__What the task asks__: Retype, exactly as they appear below, the lines between the line holding "by 0.0086 ns" and the line holding "Cells: 44 (unchanged)", both ends included.
---- Excerpted records
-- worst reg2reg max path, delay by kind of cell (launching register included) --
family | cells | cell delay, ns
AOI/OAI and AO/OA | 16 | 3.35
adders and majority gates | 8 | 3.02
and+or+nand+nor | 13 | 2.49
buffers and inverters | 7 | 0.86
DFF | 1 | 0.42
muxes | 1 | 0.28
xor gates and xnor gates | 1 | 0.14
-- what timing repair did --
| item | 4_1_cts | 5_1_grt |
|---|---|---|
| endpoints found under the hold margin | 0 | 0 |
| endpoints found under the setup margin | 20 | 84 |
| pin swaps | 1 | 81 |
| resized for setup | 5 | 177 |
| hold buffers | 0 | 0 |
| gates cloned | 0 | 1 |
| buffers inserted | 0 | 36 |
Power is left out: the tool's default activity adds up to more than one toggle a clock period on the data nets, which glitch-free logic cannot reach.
## config.mk

```make
export PLATFORM = sky130hd
export DESIGN_NAME = sosp_front
export DESIGN_NICKNAME = d
export VERILOG_FILES = /design/src/design/assert_macros.svh /design/src/design/sosp_pkg.sv /design/src/design/sosp_front.sv
export SDC_FILE = /design/constraint.sdc
export NUM_CORES = 1
export LEC_CHECK = 0
export BUFFER_PORTS_ARGS = -buffer_cell sky130_fd_sc_hd__buf_2
export CAP_MARGIN = 30
export CORE_ASPECT_RATIO = 1.25
export CORE_MARGIN = 2
export CORE_UTILIZATION = 24
export CTS_CLUSTER_SIZE = 24
export DETAILED_ROUTE_END_ITERATION = 10
export PLACE_DENSITY = 0.83
export SYNTH_ARGS = -nofsm -noshare
export SYNTH_HDL_FRONTEND = slang
export SYNTH_SLANG_ARGS = --single-unit
```

## constraint.sdc

```tcl
create_clock -name clk -period 1 [get_ports clk]
set_clock_uncertainty 0.1 [all_clocks]
set_input_delay 0.15 -clock clk [delete_from_list [all_inputs] [get_ports clk]]
set_output_delay 0.15 -clock clk [all_outputs]
set_load 0.01 [all_outputs]
```

## src/design/assert_macros.svh

```systemverilog
// Assertion macros used by the top-level design file.
`ifndef ASSERT_MACROS_SVH
`define ASSERT_MACROS_SVH

// Implication checked at every rising clock edge outside reset.
`define SOSP_ASSERT_IMPLY(label, lhs, rhs, msg) \
  label: assert property (@(posedge clk) disable iff (!rst_n) (lhs) |-> (rhs)) \
    else $error(msg);

// Condition that must never hold outside reset.
`define SOSP_ASSERT_NEVER(label, cond, msg) \
  label: assert property (@(posedge clk) disable iff (!rst_n) !(cond)) \
    else $error(msg);

`endif

```

## src/design/sosp_pkg.sv

```systemverilog
// Types, codes and sizes shared by the shuffle-or-sequential picker.
package sosp_pkg;

  localparam int TABLE_DEPTH = 256;
  localparam int ID_BITS     = 16;
  localparam int IDX_W       = $clog2(TABLE_DEPTH);
  localparam int CNT_W       = IDX_W + 1;
  localparam int RAND_W      = 30;
  localparam int PROD_W      = CNT_W + RAND_W;
  localparam int STATUS_W    = 2;

  localparam int QUEUE_DEPTH = 2;
  localparam int QPTR_W      = $clog2(QUEUE_DEPTH);
  localparam int QCNT_W      = QPTR_W + 1;

  // Configuration register indexes
  localparam int CFG_IDX_W = 1;
  localparam logic [CFG_IDX_W-1:0] REG_RANDOM_ORDER = 1'b0;
  localparam logic [CFG_IDX_W-1:0] REG_REPEAT_MODE  = 1'b1;

  // Input mode codes
  localparam logic MODE_APPEND = 1'b0;
  localparam logic MODE_NEXT   = 1'b1;

  // Result status codes
  localparam logic [STATUS_W-1:0] ST_APPENDED = 2'd0;
  localparam logic [STATUS_W-1:0] ST_FULL     = 2'd1;
  localparam logic [STATUS_W-1:0] ST_SERVED   = 2'd2;
  localparam logic [STATUS_W-1:0] ST_NONE     = 2'd3;

  // Classified operation codes
  localparam int OP_W = 2;
  localparam logic [OP_W-1:0] OP_APPEND  = 2'd0;
  localparam logic [OP_W-1:0] OP_ORDER   = 2'd1;
  localparam logic [OP_W-1:0] OP_SHUFFLE = 2'd2;

  typedef struct packed {
    logic               mode;
    logic [ID_BITS-1:0] entry_id;
    logic [RAND_W-1:0]  random_value;
  } in_t;

  typedef struct packed {
    logic [STATUS_W-1:0] status;
    logic [ID_BITS-1:0]  served_id;
    logic                now_empty;
  } out_t;

  typedef struct packed {
    logic random_order;
    logic repeat_mode;
  } cfg_t;

  typedef struct packed {
    logic [OP_W-1:0]    op;
    logic [ID_BITS-1:0] entry_id;
    logic [RAND_W-1:0]  random_value;
  } cmd_t;

endpackage

```

## src/design/sosp_front.sv

```systemverilog
// Front end: configuration registers and classification of accepted transactions.
module sosp_front import sosp_pkg::*; (
  input  logic                 clk,
  input  logic                 rst_n,
  input  logic                 start,
  output logic                 busy,
  input  in_t                  in_data,
  input  logic                 cfg_we,
  input  logic [CFG_IDX_W-1:0] cfg_index,
  input  logic                 cfg_wdata,
  input  logic                 q_full,
  output logic                 q_push,
  output cmd_t                 q_cmd,
  output cfg_t                 cfg
);

  cfg_t cfg_r;
  cfg_t cfg_nxt;

  // Decode configuration writes
  always_comb begin
    cfg_nxt = cfg_r;
    if (cfg_we) begin
      unique case (cfg_index)
        REG_RANDOM_ORDER: cfg_nxt.random_order = cfg_wdata;
        REG_REPEAT_MODE:  cfg_nxt.repeat_mode  = cfg_wdata;
        default:          cfg_nxt = cfg_r;
      endcase
    end
  end

  always_ff @(posedge clk) begin
    if (!rst_n) begin
      cfg_r <= '0;
    end else begin
      cfg_r <= cfg_nxt;
    end
  end

  // Accept while the queue has room; classify by mode and picking order
  always_comb begin
    busy   = q_full;
    q_push = start && !q_full;
    q_cmd.entry_id     = in_data.entry_id;
    q_cmd.random_value = in_data.random_value;
    if (in_data.mode == MODE_APPEND) begin
      q_cmd.op = OP_APPEND;
    end else if (cfg_r.random_order) begin
      q_cmd.op = OP_SHUFFLE;
    end else begin
      q_cmd.op = OP_ORDER;
    end
  end

  assign cfg = cfg_r;

endmodule

```

Yosys cells after proc, flatten, opt, wreduce, memory -nomap -nowiden
Index checks and enable logic that the tools add are counted.
{ "totals": {"reg_bits": 2, "latch_bits": 0, "mem_bits_rw": 0, "mem_bits_ro": 0, "out_inout_bits": 52, "elab_cells": 9, "memories": 0} }
{ "classes": {"n_addsub": 0, "n_mul": 0, "n_div": 0, "order_cmp": 0, "n_eq_ne": 0, "n_shift": 0, "n_mux": 2, "n_bitwise": 1, "n_reduce_logical": 4} }
{ "ops": {"columns": ["cell", "count"], "rows": [
  ["2-to-1 mux 2 bit", 2],
  ["AND reduction 2 bit", 2],
  ["logical AND 1 bit", 1],
  ["zero test 1 bit", 1],
  ["NOT 1 bit", 1]
]} }

Logic depth before layout (Yosys ltp)
Gate-level depths: netlist of the first run.
{ "depth": {"ltp_word": 2, "ltp_mapped": 2, "depth_no_buf": 2} }

Worst setup path after synthesis of the first run
OpenSTA, ideal clock, no wires.
{ "synth_timing": {"kind": "register -> output", "startpoint": "register cfg_r (netlist bit cfg[1])", "endpoint": "output q_cmd[47] (netlist name)", "arrival_time_ns": 0.567, "path_slack_ns": 0.183, "path_stages_with_launch": 2, "n_path_buf": 0, "path_cell_list": "dfxtp_1 and2_1"} }
{ "synth_rtl": {"columns": ["element", "line_no", "text"], "rows": [
  ["start, declared", "sosp_front.sv:17", "cfg_t cfg_r;"],
  ["start signal, assigned", "sosp_front.sv:36", "cfg_r <= cfg_nxt;"],
  ["end, declared", "sosp_front.sv:13", "output cmd_t q_cmd,"]
]} }

==> summary.txt, run 1 <==
Clocking
  • CTS tree: built
  • Clk sinks: 2
  • Htree depth: 1
  • CTS max path bufs: 2
  • CTS Buf Count: 3
  • Root Driver: clkbuf_4
  • Worst skew pair latency: 0.23 ns
  • Worst-path clk slew: 0.04 ns

Setup path
  • R2R setup slack: 0.32 ns
  • Max Fanout on Critical Path: 4
  • Worst Path Arrival: 0.79 ns
  • Crit path kind: reg -> out
  • Reg2reg start: cfg[1]
  • Crit path max-delay cell type: dfxtp_2
  • Startpoint Class: flip-flop
  • Worst stage delay on the critical path: 0.32 ns
  • R2R depth: 2
  • FF-to-FF End: cfg[1]
  • Setup crit end kind: output port
  • Data required, critical path: 0.75 ns
  • Crit-path cells: and2_1, buf_2

Global routing
  • GR Util All Layers: 0.06357
  • Vias in the first global route: 250
  • Met1 global-route usage: 0.02053
  • Global-route wire length before repair: 1.021 mm
  • Initial antenna violation count: 0
  • Largest net degree at the start of global routing: 5
  • Total grt overflow: 0
  • Grt peak-use layer: met4
  • Met2 GRT Util: 0.06313
  • M3 GR Usage: 0.04828

Logic synthesis
  • Adder-cell share of the synthesized area: 0
  • Simple-gate share of the synthesized area: 0.08840
  • Synth cell types: 7
  • Largest family of logic cells by synthesized area: buffers and inverters
  • Synth Area in Compound Gates: 0
  • Mapped Cells: 59
  • Synth Cell Area: 452.9 um^2
  • Syn Area/Cell: 7.677 um^2
  • Seq/Total Area, Yosys: 0.08840
  • Yosys warning count: 0
  • XOR/XNOR Fraction of Synth Area: 0
  • Seq cells post-synth: 2
  • Mapped Nets: 113
  • Post-synthesis mux area share: 0.04420

STA
  • Setup WS post-layout: -0.04481 ns
  • Fin crit period: 1.045 ns
  • Slew @ Worst Pin: 0.1129 ns
  • Slew margin rel.: 0.9226
  • Fin. max-slew vios: 0
  • RSZ-0062 raised after global routing: true
  • Final setup TNS: -0.06628 ns
  • Fmax achieved: 957.1 MHz
  • Final period utilization: 1.045
  • Final setup violation count: 2
  • Final Hold Viols: 0

Pwr
  • Power Density: 1484 nW/um^2
  • Max IR drop VDD: 0.3807 mV
  • Leakage dissipation: 0.0001189 uW

Hold path
  • HP Start: cfg_index
  • Hold Crit Depth: 3
  • Hold EP: cfg[0]
  • Path type of the worst min-delay path: in -> reg

Final layout
  • Share of cells above drive strength 1: 0.6071
  • Filler instances: 203
  • Most frequent cells in the layout: buf_2, nand2_1, clkbuf_4, nor2b_1, mux2i_1
  • Synth-to-layout area growth: -53.04%
  • Ant. Diodes: 0
  • Final Cell Area: 212.7 um^2
  • Commonest non-fill, non-tap cell in the layout: buf_2
  • Final-stage net count: 84
  • Max reg flops: 2

Floorplan
  • Core Region: 1765 um^2
  • I/O Pins: 106
  • Die outline height: 52.57 um
  • Initial Utilization: 0.2566
  • DIE WIDTH: 42.86 um
  • Die area: 2253 um^2
  • Num rows: 17

Job
  • Maxcap violations: 0

Drt
  • 1st-iter DRT viols: 0
  • Antenna viol nets, final: 0
  • DR vias: 221
  • Drt first pass iters: 1
  • WL per Instance: 14.23 um
  • Vias/cell: 4.702
  • Residual DRC: 0
  • DRT Wirelength: 669 um

Placement
  • Port bufs: 13
  • DP HPWL: 513.4 um
  • Gpl congestion: 0.6510
  • Placed Area: 188.9 um^2

Run status
  • Violated checks: negative setup slack
  • Run status: finished with violations
## final cells by class
type,count,area [um^2],area share
multi-input cells,10,60.06,0.2824
clock buffers,3,22.52,0.1059
repair buffers,13,65.06,0.3059
well taps,19,23.77,0.1118
flip-flops and latches,2,41.29,0.1941
## synth_stat cells
cell type	n	area share
dfxtp_1	2	0.088
mux2i_1	2	0.044
and2_1	1	0.014
nor2b_1	2	0.028
nand2_1	4	0.033
nand2b_1	1	0.014
buf_4	47	0.78
## layer usage
metal / part of all wire / wire (um) / vias to the layer above
met2: 0.34 / 227 / 47
met4: 0.26 / 171 / 0
met5: 0 / 0 / -
li1: - / - / 70
met3: 0.28 / 184 / 26
met1: 0.13 / 85 / 78
## what timing repair did
action                     in CTS  in global routing
setup endpoints to repair       2                  2
gates resized for setup         1                  0
hold buffers                    0                  0
setup buffers                   0                  0
## through the flow
step / hold WS, ns / instances / power, uW / setup slack, ns / util
CTS: 0.09955 / 47 / 327.7 / -0.05451 / 0.1205
detailed placement: 0.2001 / 44 / 135.8 / 0.1680 / 0.1070
floorplan: 0.2003 / 59 / 300.0 / 0.1830 / -
global route: 0.1082 / 47 / 332.0 / -0.09228 / 0.1205
finish: 0.1052 / 47 / 315.6 / -0.04481 / 0.1205
global placement: 0.2001 / 44 / 134.6 / 0.1712 / 0.1070
## critical path: cells and delay by family (launching register included)
family | cells | cell delay, ns
buffers and inverters | 1 | 0.13
AND/OR/NAND/NOR | 1 | 0.13
flip-flops | 1 | 0.32
## kinds of logic (layout without fill, tap and decap cells)
family,Yosys count,after routing
DFF,2,2
muxes,2,2
buffers and inverters,47,16
and+or+nand+nor,8,8
## how the worst max path moves through the flow
stage,startpoint,to
after floorplan,cfg[1],q_cmd[47]
after global placement,cfg[1],q_cmd[47]
after detailed placement,cfg[1],q_cmd[47]
after CTS,cfg[1],q_cmd[47]
after global routing,cfg[1],q_cmd[47]
final,cfg[1],q_cmd[47]
## power breakdown
group / internal, uW / total [uW] / leakage [uW] / switching [uW]
combinational: 25.6 / 47.5 / 0.0000883 / 21.9
sequential: 85.0 / 87.5 / 0.0000168 / 2.52
clock: 133 / 181 / 0.0000138 / 47.9
Power figures use the tool's default switching activity.
==> inputs of run 2 (changes only) <==
--- a/config.mk
+++ b/config.mk
@@ -5,7 +5,7 @@
 export SDC_FILE = /design/constraint.sdc
 export NUM_CORES = 1
 export LEC_CHECK = 0
-export BUFFER_PORTS_ARGS = -buffer_cell sky130_fd_sc_hd__buf_2
+export BUFFER_PORTS_ARGS = -buffer_cell sky130_fd_sc_hd__buf_4
 export CAP_MARGIN = 30
 export CORE_ASPECT_RATIO = 1.25
 export CORE_MARGIN = 2
==> run 2 against run 1 <==
  * The flow still finishes with violations (negative setup slack)
  * Routed wire length is 4.2% higher
  * Worst setup slack worse by 0.0067 ns
  * Global-route usage increased by 0.85 points
  * Hold slack better by 0.0086 ns
  * Fmax down 0.63%
  * Utilization up 2.3 points
==> summary.txt, run 2 (synthesis gave the netlist of run 1 again) <==
Global routing
  • Initial antenna violation count: 0 (unchanged)
  • Vias in the first global route: 245 (-2.0%)
  • GR Util All Layers: 0.07209 (+0.008520)
  • Global-route wire length before repair: 1.083 mm (+6.1%)
  • Total grt overflow: 0 (unchanged)
  • Largest net degree at the start of global routing: 5 (unchanged)

Placement
  • Port bufs: 13 (unchanged)
  • Dpl ws: 0.1591 ns (-0.008982 ns)
  • Placed Cells: 44 (unchanged)
  • Gpl congestion: 0.6301 (-3.2%)

Setup path
  • CP top delay family: flip-flops
  • Worst stage delay on the critical path: 0.34 ns (+0.02 ns)
  • R2R depth: 2 (unchanged)
  • Crit path from: cfg[1]
  • WP buf/inv: 1 (unchanged)
  • Startpoint Class: flip-flop
  • Setup crit end kind: output port
  • Reg2reg start: cfg[1]
  • Data required, critical path: 0.75 ns (about the same)
  • FF-to-FF End: cfg[1]
  • Crit path kind: reg -> out
  • R2R setup slack: 0.29 ns (-0.03 ns)
  • Crit-path cells: and2_4, buf_6
  • Max Fanout on Critical Path: 4 (unchanged)
  • Worst Path Arrival: 0.80 ns (about the same)
  • Crit path max-delay cell type: dfxtp_2

Pwr
  • Max IR drop VDD: 0.4500 mV (+18%)
  • Switching share of total power: 0.2177 (-0.01142)
  • Combinational power share: 0.194 (+0.044)
  • Flop pwr share: 0.268 (-0.009)
  • Power Density: 1304 nW/um^2 (-12%)
  • Clock power frac: 0.538 (-0.034)
  • Leakage dissipation: 0.0001304 uW (+9.7%)
  • Net switching power: 72.09 uW (-0.27%)
  • Cell Int Power: 259.1 uW (+6.5%)

Clocking
  • Worst-path clk slew: 0.03 ns (about the same)
  • Htree depth: 1 (unchanged)
  • Worst skew pair latency: 0.22 ns (about the same)
  • Hold-fix buffers, CTS: 0 (unchanged)
  • CTS max path bufs: 2 (unchanged)
  • Clk sinks: 2 (unchanged)
  • Root Driver: clkbuf_4
  • CTS Buf Count: 3 (unchanged)
  • CTS tree: built
  • Post-CTS setup buffer count: 0 (unchanged)

Hold path
  • HP Start: rst_n
  • Hold EP: cfg[1]
  • Path type of the worst min-delay path: in -> reg
  • Hold Crit Depth: 3 (unchanged)

STA
  • Fmax achieved: 951.0 MHz (-0.63%)
  • Final period utilization: 1.051 (+0.006661)
  • Setup WS post-layout: -0.05147 ns (-0.006661 ns)
  • Final setup TNS: -0.07527 ns (-0.008987 ns)
  • RSZ-0062 raised after global routing: true
  • Final setup violation count: 2 (unchanged)
  • Slew @ Worst Pin: 0.1293 ns (+0.01637 ns)
  • Slew margin rel.: 0.9113 (-0.01123)
  • Final Hold Viols: 0 (unchanged)
  • Fin crit period: 1.051 ns (+0.006661 ns)
  • Fin. max-slew vios: 0 (unchanged)

Floorplan
  • I/O Pins: 106 (unchanged)
  • Die outline height: 52.57 um (unchanged)
  • Core Region: 1765 um^2 (unchanged)
  • Num rows: 17 (unchanged)
  • Die area: 2253 um^2 (unchanged)
  • Initial Utilization: 0.2566 (unchanged)
  • DIE WIDTH: 42.86 um (unchanged)

Final layout
  • Most frequent cells in the layout: buf_4, nand2_1, clkbuf_4, mux2i_1
  • Final Util: 0.1439 (+0.02339)
  • Filler instances: 202 (-0.49%)
  • Max reg flops: 2 (unchanged)
  • Synth-to-layout area growth: -43.92%
  • Commonest non-fill, non-tap cell in the layout: buf_4
  • Share of cells above drive strength 1: 0.6786 (+0.07143)
  • Final-stage net count: 84 (unchanged)
  • Post-Layout Cell Count: 47 (unchanged)
  • Ant. Diodes: 0 (unchanged)

Drt
  • Drt first pass iters: 1 (unchanged)
  • DR vias: 218 (-1.4%)
  • DRT Wirelength: 697 um (+4.2%)
  • 1st-iter DRT viols: 0 (unchanged)
  • Residual DRC: 0 (unchanged)
  • Vias/cell: 4.638 (-1.4%)
  • WL per Instance: 14.83 um (+4.2%)
  • Antenna viol nets, final: 0 (unchanged)

Run status
  • Violated checks: negative setup slack
  • Run status: finished with violations

Job
  • Maxcap violations: 0 (unchanged)
[run 2: cell counts in the layout (fill, tap and decap cells not counted)]
No cell type changed its count.
[run 2: routing by layer]
layer / GRT usage / wire length, um / vias to the layer above
li1: - / - / 71
met4: 0.2396 / 171 / 0
met1: 0.02459 / 114 / 74
met3: 0.06897 / 178 / 26
met2: 0.05808 / 233 / 47
met5: 0 / 0 / -
[run 2: area by class of cell]
cell class	instances	area (um^2)	area share
well taps	19	23.77	0.09360
repair buffers	13	101.3	0.3990
clock buffers	3	22.52	0.08867
multi-input cells	10	65.06	0.2562
flip-flops and latches	2	41.29	0.1626
[run 2: how the worst max path moves through the flow]
stage	to	slack [ns]	depth (start not counted)
floorplan	q_cmd[47]	0.18	1
global placement	q_cmd[47]	0.17	2
detailed placement	q_cmd[47]	0.16	2
CTS	q_cmd[46]	-0.07	2
global route	q_cmd[47]	-0.09	2
finish	q_cmd[47]	-0.05	2
[run 2: through the flow]
step	hold slack [ns]	instance area [um^2]	total power, uW
2_1_floorplan	0.2003	452.9	300.0
3_3_place_gp	0.2001	221.5	149.3
3_5_place_dp	0.2001	221.5	150.9
4_1_cts	0.1036	251.5	344.6
5_1_grt	0.1136	254.0	363.4
6_report	0.1138	254.0	331.2
[run 2: worst reg2reg max path, cell delays in order, from the launching register on]
cell     delay (ns)
dfxtp_2        0.34
nand2_1        0.05
mux2i_1        0.14
[run 2: power by group through the flow]
stage          Clock (uW)  Combinational, uW  Sequential (uW)
2_1_floorplan           0                210             90.1
3_3_place_gp            0               61.1             88.2
3_5_place_dp            0               62.3             88.6
4_1_cts               192               64.6             88.2
5_1_grt               204               70.1             89.1
6_report              178               64.3             88.6
[run 2: repair_timing]
item                                    CTS  global route
endpoints found under the setup margin    2             2
hold endpoints to repair                  0             0
gates resized for setup                   3             1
--------
__Task response__:
  * Hold slack better by 0.0086 ns
  * Fmax down 0.63%
  * Utilization up 2.3 points
==> summary.txt, run 2 (synthesis gave the netlist of run 1 again) <==
Global routing
  • Initial antenna violation count: 0 (unchanged)
  • Vias in the first global route: 245 (-2.0%)
  • GR Util All Layers: 0.07209 (+0.008520)
  • Global-route wire length before repair: 1.083 mm (+6.1%)
  • Total grt overflow: 0 (unchanged)
  • Largest net degree at the start of global routing: 5 (unchanged)

Placement
  • Port bufs: 13 (unchanged)
  • Dpl ws: 0.1591 ns (-0.008982 ns)
  • Placed Cells: 44 (unchanged)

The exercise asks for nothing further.